1619 Baroque painting by Diego Velázquez

The Adoration of the Magi is a 1619 Baroque painting by the Spanish artist Diego Velázquez now held in the Museo del Prado in Madrid. It depicts the biblical scene of the three kings presenting gifts to the Christ Child.

Completed when Velázquez was just twenty years old, the painting is the largest of Velázquez's early works and reflects his early skill in religious composition and naturalistic portraiture.

== History ==
The Adoration of the Magi was painted in 1619. It is an ambitious composition due to its size and the large number of figures.
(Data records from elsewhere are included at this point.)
--- src/rtl/cache_ctrl_pkg.sv ---
// rtl/cache_ctrl_pkg.sv - shared state encoding, geometry and helpers for the 16-word cache controller
package cache_ctrl_pkg;

  typedef enum logic [2:0] {
    IDLE   = 3'd0,
    CMP    = 3'd1,
    REFILL = 3'd2,
    WRITE  = 3'd3,
    DONE   = 3'd4
  } state_t;

  localparam int LINE_WORDS = 4;
  localparam int NUM_LINES  = 2;

  function automatic logic [LINE_WORDS-1:0] onehot4(input logic [1:0] sel);
    onehot4 = 4'b0001 << sel;
  endfunction

endpackage

--- src/rtl/refill_counter.sv ---
// rtl/refill_counter.sv - loadable down-counter timing a cache line refill
module refill_counter #(
  parameter int W = 2
) (
  input  logic         clk,
  input  logic         rst,
  input  logic         load,
  input  logic [W-1:0] load_val,
  input  logic         dec,
  output logic [W-1:0] count,
  output logic         zero
);

  always_ff @(posedge clk or negedge rst) begin
    if (!rst) begin
      count <= '0;
    end else if (load) begin
      count <= load_val;
    end else if (dec && (count != '0)) begin
      count <= count - 1'b1;
    end
  end

  assign zero = (count == '0);

endmodule

--- src/rtl/cache_16_controller.sv ---
// rtl/cache_16_controller.sv - write-through cache sequencer; CACHE_STATS_EN adds hit/miss counters
module cache_16_controller
  import cache_ctrl_pkg::*;
#(
  parameter int WIDTH      = 32,
  parameter int REFILL_LAT = 2,
  parameter int STAT_W     = 16
) (
  input  logic                            clk,
  input  logic                            rst,
  input  logic                            req_read,
  input  logic                            req_write,
  input  logic [1:0]                      tag,
  input  logic                            index,
  input  logic [1:0]                      offset,
  input  logic                            hit,
  output logic                            stall,
  output logic                            is_write_mem,
  output logic [LINE_WORDS-1:0]           is_load_bus,
  output logic [1:0]                      control_tag,
  output logic                            control_index,
  output logic [2:0]                      control_offset,
  output logic [LINE_WORDS*NUM_LINES-1:0] control_data_mux,
  output logic                            control_word_cache
`ifdef CACHE_STATS_EN
  ,
  output logic [STAT_W-1:0]               stat_hits,
  output logic [STAT_W-1:0]               stat_miss
`endif
);

  localparam int CW    = $clog2(REFILL_LAT) + 1;
  localparam int MUX_W = LINE_WORDS * NUM_LINES;

  if (REFILL_LAT < 1 || WIDTH < 1 || STAT_W < 1) begin : g_bad_params
    $error("cache_16_controller: REFILL_LAT, WIDTH and STAT_W must be >= 1");
  end

  state_t          state, state_d;
  logic [1:0]      tag_q, tag_n, off_q, off_n;
  logic            idx_q, idx_n, wr_q;
  logic            take, cnt_load, cnt_dec, cnt_zero, fill_last;
  logic [CW-1:0]   cnt;
  logic            wm_d, ci_d, wc_d;
  logic [LINE_WORDS-1:0] lb_d;
  logic [1:0]      ct_d;
  logic [2:0]      co_d;
  logic [MUX_W-1:0] mux_d;

  refill_counter #(.W(CW)) u_refill_cnt (
    .clk      (clk),
    .rst      (rst),
    .load     (cnt_load),
    .load_val (CW'(REFILL_LAT - 1)),
    .dec      (cnt_dec),
    .count    (cnt),
    .zero     (cnt_zero)
  );

  always_comb begin
    state_d  = state;
    cnt_load = 1'b0;
    cnt_dec  = 1'b0;
    take     = req_read | req_write;
    case (state)
      IDLE:    if (take) state_d = CMP;
      CMP: begin
        if (wr_q)     state_d = WRITE;
        else if (hit) state_d = DONE;
        else begin
          state_d  = REFILL;
          cnt_load = 1'b1;
        end
      end
      REFILL: begin
        if (cnt_zero) state_d = CMP;
        else          cnt_dec = 1'b1;
      end
      WRITE:   state_d = DONE;
      DONE:    state_d = IDLE;
      default: state_d = IDLE;
    endcase

    stall = rst & ((state == IDLE) ? take : (state != DONE));

    // Address is captured as the request is taken and held to the end of the transaction
    tag_n = (state == IDLE && take) ? tag    : tag_q;
    idx_n = (state == IDLE && take) ? index  : idx_q;
    off_n = (state == IDLE && take) ? offset : off_q;

    // Outputs are registered, so decode them from the state being entered
    fill_last = (state_d == REFILL) &&
                ((state == CMP) ? (REFILL_LAT == 1) : (cnt == CW'(1)));
    wm_d  = (state_d == WRITE);
    wc_d  = (state_d == WRITE) && hit;
    lb_d  = fill_last ? {LINE_WORDS{1'b1}} : (wc_d ? onehot4(off_n) : '0);
    ct_d  = (state_d == REFILL) ? tag_n : 2'b00;
    ci_d  = (state_d == REFILL || state_d == WRITE) ? idx_n : 1'b0;
    co_d  = (state_d != IDLE) ? {idx_n, off_n} : 3'b000;
    // The datapath numbers the data-mux words from the MSB down
    mux_d = wc_d ? (MUX_W'(8'h80) >> {idx_n, off_n}) : '0;
  end

  always_ff @(posedge clk or negedge rst) begin
    if (!rst) begin
      state <= IDLE;
      tag_q <= 2'b00;
      idx_q <= 1'b0;
      off_q <= 2'b00;
      wr_q  <= 1'b0;
    end else begin
      state <= state_d;
      tag_q <= tag_n;
      idx_q <= idx_n;
      off_q <= off_n;
      if (state == IDLE && take) wr_q <= req_write;
    end
  end

  always_ff @(posedge clk or negedge rst) begin
    if (!rst) begin
      is_write_mem       <= 1'b0;
      is_load_bus        <= '0;
      control_tag        <= 2'b00;
      control_index      <= 1'b0;
      control_offset     <= 3'b000;
      control_data_mux   <= '0;
      control_word_cache <= 1'b0;
    end else begin
      is_write_mem       <= wm_d;
      is_load_bus        <= lb_d;
      control_tag        <= ct_d;
      control_index      <= ci_d;
      control_offset     <= co_d;
      control_data_mux   <= mux_d;
      control_word_cache <= wc_d;
    end
  end

`ifdef CACHE_STATS_EN
  always_ff @(posedge clk or negedge rst) begin
    if (!rst) begin
      stat_hits <= '0;
      stat_miss <= '0;
    end else begin
      if (state == CMP && hit && (state_d == DONE || state_d == WRITE) && stat_hits != '1)
        stat_hits <= stat_hits + 1'b1;
      if (state == CMP && !wr_q && !hit && stat_miss != '1)
        stat_miss <= stat_miss + 1'b1;
    end
  end
`endif

endmodule

--- config.mk ---
export PLATFORM = sky130hd
export DESIGN_NAME = cache_16_controller
export DESIGN_NICKNAME = d
export VERILOG_FILES = /design/src/rtl/cache_ctrl_pkg.sv /design/src/rtl/refill_counter.sv /design/src/rtl/cache_16_controller.sv
export SDC_FILE = /design/constraint.sdc
export NUM_CORES = 1
export LEC_CHECK = 0
export ABC_AREA = 1
export CAP_MARGIN = 20
export CORE_MARGIN = 1
export CORE_UTILIZATION = 35
export CTS_CLUSTER_SIZE = 25
export DETAILED_ROUTE_END_ITERATION = 6
export SLEW_MARGIN = 10
export SYNTH_ARGS = -nofsm -noshare
export SYNTH_HDL_FRONTEND = slang
export SYNTH_SLANG_ARGS = --single-unit
--- constraint.sdc ---
create_clock -name clk -period 2.3 [get_ports clk]
set_clock_uncertainty 0.05 [all_clocks]
set_input_delay 0.23 -clock clk [delete_from_list [all_inputs] [get_ports clk]]
set_output_delay 0.23 -clock clk [all_outputs]
set_load 0.1 [all_outputs]
==> flow_metrics.tcl <==
set metrics [dict create \
    outcome "completed" \
    synth_area_leaders "dfrtp_1 59%, inv_1 5.4%, nor2_1 5.4%" \
    vias_per_cell 4.245 \
    end_kind "output port" \
    io_pins 31 \
    cp_common_cell "nand2_1" \
    die-area_um2 4032 \
    worst_pin_slew_ps 377.1 \
    ys_seq_area_share_pct 58.60 \
    wl_per_cell_um 11.13 \
    finalSetupTns_ps 0 \
    drv_slew 0 \
    post_cts_buffers 0 \
    fp.dieH_um 63.50 \
    final_nets 173 \
    drive_above_1_share_pct 33.95 \
    clock-sinks 31 \
    syn_area_per_cell_um2 10.68 \
    slowest_delay_ps 450 \
    period_needed_ps 1709 \
    antenna_cells 0 \
    fin_util_pct 50.36 \
    fmaxAchievable_ghz 0.5852 \
    buffer_ports.inserted 30 \
    place_area_um2 1629 \
    required_ps 2020 \
    yosys.cell_types.count 20 \
    root_buffer "clkbuf_8" \
    drc_errors 0 \
    relSlewSlack_pct 74.86 \
    cts_resized 0 \
    clock_latency_ps 280 \
    ant_nets 0 \
    cp_cell_sequence "clkdlybuf4s50_1 > inv_1 > nand2_1 > nand2_1 > a21boi_1 > buf_12" \
    p_leak_uw 0.0009476 \
    antenna_found_initial 0 \
    cts_tree "yes" \
    grt_max_degree 32 \
    hold_ws_ps 320.0 \
    irDropWorstVdd_mv 0.5808 \
    powerDensity_nw_per_um2 1591 \
    grt_pass1_wl_mm 4.222 \
    syn_to_final_growth_pct 31.95 \
    initial_core_util_pct 38.17 \
    yosysTopAreaCell "dfrtp_1" \
    path_clk_slew_ps 60 \
    yosys_warnings 0 \
    timing.final.setup_violations 0 \
    cts_buffers 5 \
    stdcell_area_um2 1747 \
    rows 21 \
    crit_path_top_delay_cell "clkdlybuf4s50_1" \
    first_global_vias 921 \
    synth_area_um2 1324 \
    globalplace.congestion 0.7157 \
    dp_hpwl_mm 1.751 \
    drt_iter0_markers 8 \
    vias 883 \
    grt-ovfl-total 0 \
    ys_ff_latch 31 \
    grt_use_total_pct 14.32 \
    synth_top_area_share_pct 58.60 \
    routed_wl_mm 2.315 \
    htreeDepth 2 \
    hold_path_class "in2async" \
    cts_hold_buf 0 \
    worst_ep_arrival_time_ps 1430 \
    hold_viol 0 \
    clock_path_buffers 2 \
    synth_cells 124 \
    pre_cts_ws_ps 565.9 \
    fp.coreArea_um2 3468 \
    path_class "in2out" \
    min_period_over_period_pct 74.29 \
    maxCapViolCount 0 \
    syn-num-nets 136 \
    rsz0062_at_grt "no" \
    die_x_um 63.50 \
    layout_setup_ws_ps 591.3 \
    firstDrtPassIters 4 \
    cp_max_fo 6 \
    start_kind "primary input" \
]
[cells in the mapped netlist, drive strengths merged]
master / n
a21boi: 1
buf: 1
dfrtp: 31
ha: 2
inv: 21
nand2: 27
nand3: 7
nand4: 4
nor2: 22
nor3b: 1
o21ai: 6
o22ai: 1
[layout make-up]
cell class / count / area, µm²
clock buffers: 6 / 82.58
well taps: 46 / 57.56
repair buffers: 31 / 267.8
clock inverters: 2 / 35.03
inverters: 21 / 78.83
multi-input cells: 71 / 449.2
flip-flops and latches: 31 / 775.7
fillers: 349 / 1722
[state kept, by name, indices dropped and copies added (netlist names), 2 cells and up]
| register | flops |
|---|---|
| control_tag | 2 |
| control_offset | 3 |
| state | 3 |
| control_data_mux | 8 |
| is_load_bus | 4 |
| u_refill_cnt.count | 2 |
| off_q | 2 |
| tag_q | 2 |
[through the flow]
stage | std cells | power, µW
after global placement | 200 | 2241
after global routing | 208 | 2959
after floorplan | 124 | 1993
after CTS | 208 | 2815
final | 208 | 2779
after detailed placement | 200 | 2255
[critical path: cells and delay by family]
| kind | cells | cell delay (ps) |
|---|---|---|
| AOI/OAI and AO/OA | 1 | 230 |
| and+or+nand+nor | 2 | 260 |
| buffers and inverters | 3 | 700 |
[worst paths after layout]
path | start | to | slack (ps) | cells past startpoint
max reg2reg | state[1] | control_data_mux[4] | 820 | 5
min in group clk | req_write | wr_q | 490 | 3
min | rst | off_q[0] | 320 | 2
max | req_write | stall | 590 | 6
max in group asynchronous | rst | tag_q[1] | 1600 | 2
min reg2reg | u_refill_cnt.count[1] | u_refill_cnt.count[1] | 500 | 2
[report_power, final]
part / switching (µW) / total [µW] / leakage (µW) / internal (µW)
Sequential: 95.5 / 809 / 0.000406 / 713
Clock: 198 / 548 / 0.0000612 / 350
Combinational: 1080 / 1420 / 0.000481 / 340
Total: 1380 / 2780 / 0.000948 / 1400
[cells in the final DEF (no fill, tap or decap), drive strengths merged]
| cell | count |
|---|---|
| dfrtp | 31 |
| nand2 | 27 |
| buf | 22 |
| nor2 | 22 |
| inv | 21 |
| clkdlybuf4s50 | 9 |
| nand3 | 7 |
| clkbuf | 6 |
| o21ai | 6 |
| nand4 | 4 |
| ha | 2 |
| nor3b | 1 |
| a21boi | 1 |
| o22ai | 1 |
| clkinv | 1 |
| bufinv | 1 |
[routing by layer]
| layer | share of wire (%) | global-route usage, % | vias to the layer above |
|---|---|---|---|
| li1 | - | - | 456 |
| met1 | 44 | 16.80 | 404 |
| met2 | 47 | 21.68 | 17 |
| met3 | 5.6 | 5.435 | 6 |
| met4 | 2.9 | 9.375 | 0 |
| met5 | 0 | 0 | - |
Scholars believe it was likely commissioned by the Jesuit Novitiate of San Luis in Seville, its earliest known record. The commission was likely influenced by his mentor and father-in-law, Francisco Pacheco.

When the Jesuits were expelled from Spain by King Charles III, their possessions, including this painting, were dispersed. One account suggests that Francisco de Bruna, a Sevillian collector and a known art patron, acquired the painting around this time. English traveler Richard Twiss reported seeing it in this collection before 1775.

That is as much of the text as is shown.